Olinka Hrdy was born August 7, 1902, in a one-room sod hut in Prague, Oklahoma to Josef Hrdy, an immigrant from Bohemia, and his wife, Emma, who was of Indian descent. She had two brothers: Carl, who was older and George, who was younger. Edvard Beneš, the second president of Czechoslovakia, was her second cousin. Her parents divorced when she was about sixteen, and she had no contact with her father after she left home for college.

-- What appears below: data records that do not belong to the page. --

[src/hdl/camera_spi_defines.svh]
`ifndef CAMERA_SPI_DEFINES_SVH
`define CAMERA_SPI_DEFINES_SVH

// Frame geometry, both powers of two
`define FRAME_WIDTH 16
`define FRAME_HEIGHT 16

// One gray byte per pixel
`define IMAGE_BUFFER_DEPTH (`FRAME_WIDTH * `FRAME_HEIGHT)

// Total size and image address
`define IMAGE_SIZE_WIDTH 16

// Saturating operand counter
`define OPERAND_COUNT_WIDTH 8

`endif
[src/hdl/camera_spi_pkg.sv]
package camera_spi_pkg;

    // Opcodes sent as the first byte of a select period
    typedef enum logic [7:0] {
        OPCODE_CAPTURE         = 8'h20,
        OPCODE_BYTES_AVAILABLE = 8'h21,
        OPCODE_READ_DATA       = 8'h22,
        OPCODE_ZOOM            = 8'h23,
        OPCODE_METERING        = 8'h25,
        OPCODE_COMPRESSION     = 8'h26,
        OPCODE_IMAGE_READY     = 8'h27,
        OPCODE_POWER_SAVE      = 8'h28
    } register_opcode_t;

    // Which byte of the transfer is being shifted in
    typedef enum logic {
        PHASE_OPCODE  = 1'b0,
        PHASE_OPERAND = 1'b1
    } spi_phase_t;

endpackage

[src/hdl/camera_spi_if.sv]
`include "camera_spi_defines.svh"

// Strobes between the SPI peripheral and the register block
interface register_bus_if;
    logic [7:0] op_code;
    logic op_code_valid;
    logic [7:0] operand;
    logic operand_valid;
    logic [`OPERAND_COUNT_WIDTH-1:0] operand_count;
    logic [7:0] response;
    logic response_valid;

    modport peripheral (
        output op_code, op_code_valid, operand, operand_valid, operand_count,
        input response, response_valid
    );

    modport registers (
        input op_code, op_code_valid, operand, operand_valid, operand_count,
        output response, response_valid
    );
endinterface

// Frame store access
interface image_read_if;
    logic image_ready;
    logic [`IMAGE_SIZE_WIDTH-1:0] image_total_size;
    logic [7:0] image_data;
    logic [`IMAGE_SIZE_WIDTH-1:0] image_address;
    logic start_capture;

    modport buffer (
        output image_ready, image_total_size, image_data,
        input image_address, start_capture
    );

    modport registers (
        input image_ready, image_total_size, image_data,
        output image_address, start_capture
    );
endinterface

// Per-frame metering results
interface metering_if;
    logic [7:0] red_center;
    logic [7:0] green_center;
    logic [7:0] blue_center;
    logic [7:0] red_average;
    logic [7:0] green_average;
    logic [7:0] blue_average;

    modport meter (
        output red_center, green_center, blue_center,
        output red_average, green_average, blue_average
    );

    modport registers (
        input red_center, green_center, blue_center,
        input red_average, green_average, blue_average
    );
endinterface

[src/hdl/camera_spi_top.sv]
module camera_spi_top (
    input logic clock_in,
    input logic reset_n_in,

    input logic spi_clock,
    input logic spi_select_n,
    input logic spi_mosi,
    output logic spi_miso,

    input logic [7:0] pixel_red,
    input logic [7:0] pixel_green,
    input logic [7:0] pixel_blue,
    input logic pixel_valid,
    input logic frame_start,
    input logic frame_end,

    output logic start_capture,
    output logic [9:0] resolution,
    output logic [1:0] compression_factor,
    output logic power_save_enable
);

    register_bus_if bus ();
    image_read_if image ();
    metering_if meter ();

    spi_peripheral u_spi_peripheral (
        .clock_in(clock_in),
        .reset_n_in(reset_n_in),
        .spi_clock(spi_clock),
        .spi_select_n(spi_select_n),
        .spi_mosi(spi_mosi),
        .spi_miso(spi_miso),
        .bus(bus.peripheral)
    );

    spi_registers u_spi_registers (
        .clock_in(clock_in),
        .reset_n_in(reset_n_in),
        .bus(bus.registers),
        .image(image.registers),
        .meter(meter.registers),
        .resolution(resolution),
        .compression_factor(compression_factor),
        .power_save_enable(power_save_enable)
    );

    // Buffer and meter see the same pixel stream
    image_buffer u_image_buffer (
        .clock_in(clock_in),
        .reset_n_in(reset_n_in),
        .pixel_red(pixel_red),
        .pixel_green(pixel_green),
        .pixel_blue(pixel_blue),
        .pixel_valid(pixel_valid),
        .frame_start(frame_start),
        .frame_end(frame_end),
        .image(image.buffer)
    );

    metering u_metering (
        .clock_in(clock_in),
        .reset_n_in(reset_n_in),
        .pixel_red(pixel_red),
        .pixel_green(pixel_green),
        .pixel_blue(pixel_blue),
        .pixel_valid(pixel_valid),
        .frame_start(frame_start),
        .frame_end(frame_end),
        .meter(meter.meter)
    );

    assign start_capture = image.start_capture;

endmodule

[src/hdl/metering.sv]
`include "camera_spi_defines.svh"

module metering (
    input logic clock_in,
    input logic reset_n_in,
    input logic [7:0] pixel_red,
    input logic [7:0] pixel_green,
    input logic [7:0] pixel_blue,
    input logic pixel_valid,
    input logic frame_start,
    input logic frame_end,
    metering_if.meter meter
);

    localparam int X_WIDTH = $clog2(`FRAME_WIDTH);
    localparam int Y_WIDTH = $clog2(`FRAME_HEIGHT);
    localparam int AREA_LOG2 = X_WIDTH + Y_WIDTH;
    localparam int SUM_WIDTH = 8 + AREA_LOG2;

    logic [X_WIDTH-1:0] x_position;
    logic [Y_WIDTH-1:0] y_position;
    logic in_center;

    // Index 0 red, 1 green, 2 blue
    logic [7:0] pixel [3];
    logic [SUM_WIDTH-1:0] frame_sum [3];
    logic [SUM_WIDTH-1:0] center_sum [3];
    logic [7:0] frame_average [3];
    logic [7:0] center_average [3];

    assign pixel[0] = pixel_red;
    assign pixel[1] = pixel_green;
    assign pixel[2] = pixel_blue;

    // Middle half of each axis: top two bits are 01 or 10
    assign in_center = (x_position[X_WIDTH-1] ^ x_position[X_WIDTH-2]) &
                       (y_position[Y_WIDTH-1] ^ y_position[Y_WIDTH-2]);

    always_ff @(posedge clock_in) begin
        if (!reset_n_in || frame_start) begin
            x_position <= '0;
            y_position <= '0;
        end else if (pixel_valid) begin
            x_position <= x_position + 1'b1;
            if (&x_position) begin
                y_position <= y_position + 1'b1;
            end
        end
    end

    always_ff @(posedge clock_in) begin
        for (int c = 0; c < 3; c++) begin
            if (frame_start) begin
                frame_sum[c] <= '0;
                center_sum[c] <= '0;
            end else if (pixel_valid) begin
                frame_sum[c] <= frame_sum[c] + SUM_WIDTH'(pixel[c]);
                if (in_center) begin
                    center_sum[c] <= center_sum[c] + SUM_WIDTH'(pixel[c]);
                end
            end
        end
    end

    // Centre window holds a quarter of the frame
    always_ff @(posedge clock_in) begin
        for (int c = 0; c < 3; c++) begin
            if (!reset_n_in) begin
                frame_average[c] <= 8'h00;
                center_average[c] <= 8'h00;
            end else if (frame_end) begin
                frame_average[c] <= 8'(frame_sum[c] >> AREA_LOG2);
                center_average[c] <= 8'(center_sum[c] >> (AREA_LOG2 - 2));
            end
        end
    end

    assign meter.red_center = center_average[0];
    assign meter.green_center = center_average[1];
    assign meter.blue_center = center_average[2];
    assign meter.red_average = frame_average[0];
    assign meter.green_average = frame_average[1];
    assign meter.blue_average = frame_average[2];

endmodule

[src/hdl/image_buffer.sv]
`include "camera_spi_defines.svh"

module image_buffer (
    input logic clock_in,
    input logic reset_n_in,
    input logic [7:0] pixel_red,
    input logic [7:0] pixel_green,
    input logic [7:0] pixel_blue,
    input logic pixel_valid,
    input logic frame_start,
    input logic frame_end,
    image_read_if.buffer image
);

    localparam int ADDRESS_BITS = $clog2(`IMAGE_BUFFER_DEPTH);
    localparam logic [`IMAGE_SIZE_WIDTH-1:0] DEPTH = `IMAGE_BUFFER_DEPTH;

    logic [7:0] memory [`IMAGE_BUFFER_DEPTH];
    logic [`IMAGE_SIZE_WIDTH-1:0] write_count;
    logic [9:0] gray_sum;
    logic armed;
    logic writing;
    logic write_enable;

    // (r + 2g + b) / 4
    assign gray_sum = {2'b00, pixel_red} + {1'b0, pixel_green, 1'b0} + {2'b00, pixel_blue};
    assign write_enable = writing && pixel_valid && write_count < DEPTH;

    always_ff @(posedge clock_in) begin
        if (!reset_n_in) begin
            armed <= 1'b0;
            writing <= 1'b0;
            write_count <= '0;
            image.image_ready <= 1'b0;
            image.image_total_size <= '0;
        end else if (image.start_capture) begin
            armed <= 1'b1;
            writing <= 1'b0;
            image.image_ready <= 1'b0;
            image.image_total_size <= '0;
        end else if (armed && frame_start) begin
            armed <= 1'b0;
            writing <= 1'b1;
            write_count <= '0;
        end else if (writing && frame_end) begin
            writing <= 1'b0;
            image.image_ready <= 1'b1;
            image.image_total_size <= write_count;
        end else if (write_enable) begin
            write_count <= write_count + 1'b1;
        end
    end

    always_ff @(posedge clock_in) begin
        if (write_enable) begin
            memory[write_count[ADDRESS_BITS-1:0]] <= gray_sum[9:2];
        end
        image.image_data <= memory[image.image_address[ADDRESS_BITS-1:0]];
    end

endmodule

When Olinka Hrdy enrolled in the University of Oklahoma in 1923, she initially declared her major as domestic arts. She had become proficient in embroidery, which was traditionally practiced by Czech women in her home town. She saw this as a path to learning sewing. She learned instead that domestic arts was boring and switched her major to art at the end of her first semester. Hrdy said that she had only fifty dollars when she arrived at OU. An instructor, Edith Mayer, saw examples of her work and invited her to paint a mural in one of the School of Creative Design offices. This mural was an illustration of a poem titled, “Maker of Dreams.” Other faculty members who saw Hrdy's work were also impressed, and she was commissioned to create a series of 20 panels for the doors separating two dining rooms in the Women's Dormitory. She titled the work, "Pageant of Foods." Newspapers in Tulsa and Oklahoma City picked up the story, publishing complimentary articles about her work, her talent, and how she had exchanged her art for tuition and board at the University. Olinka graduated from OU in 1928 with honors and won the Leteizer Gold Medal for Art as well.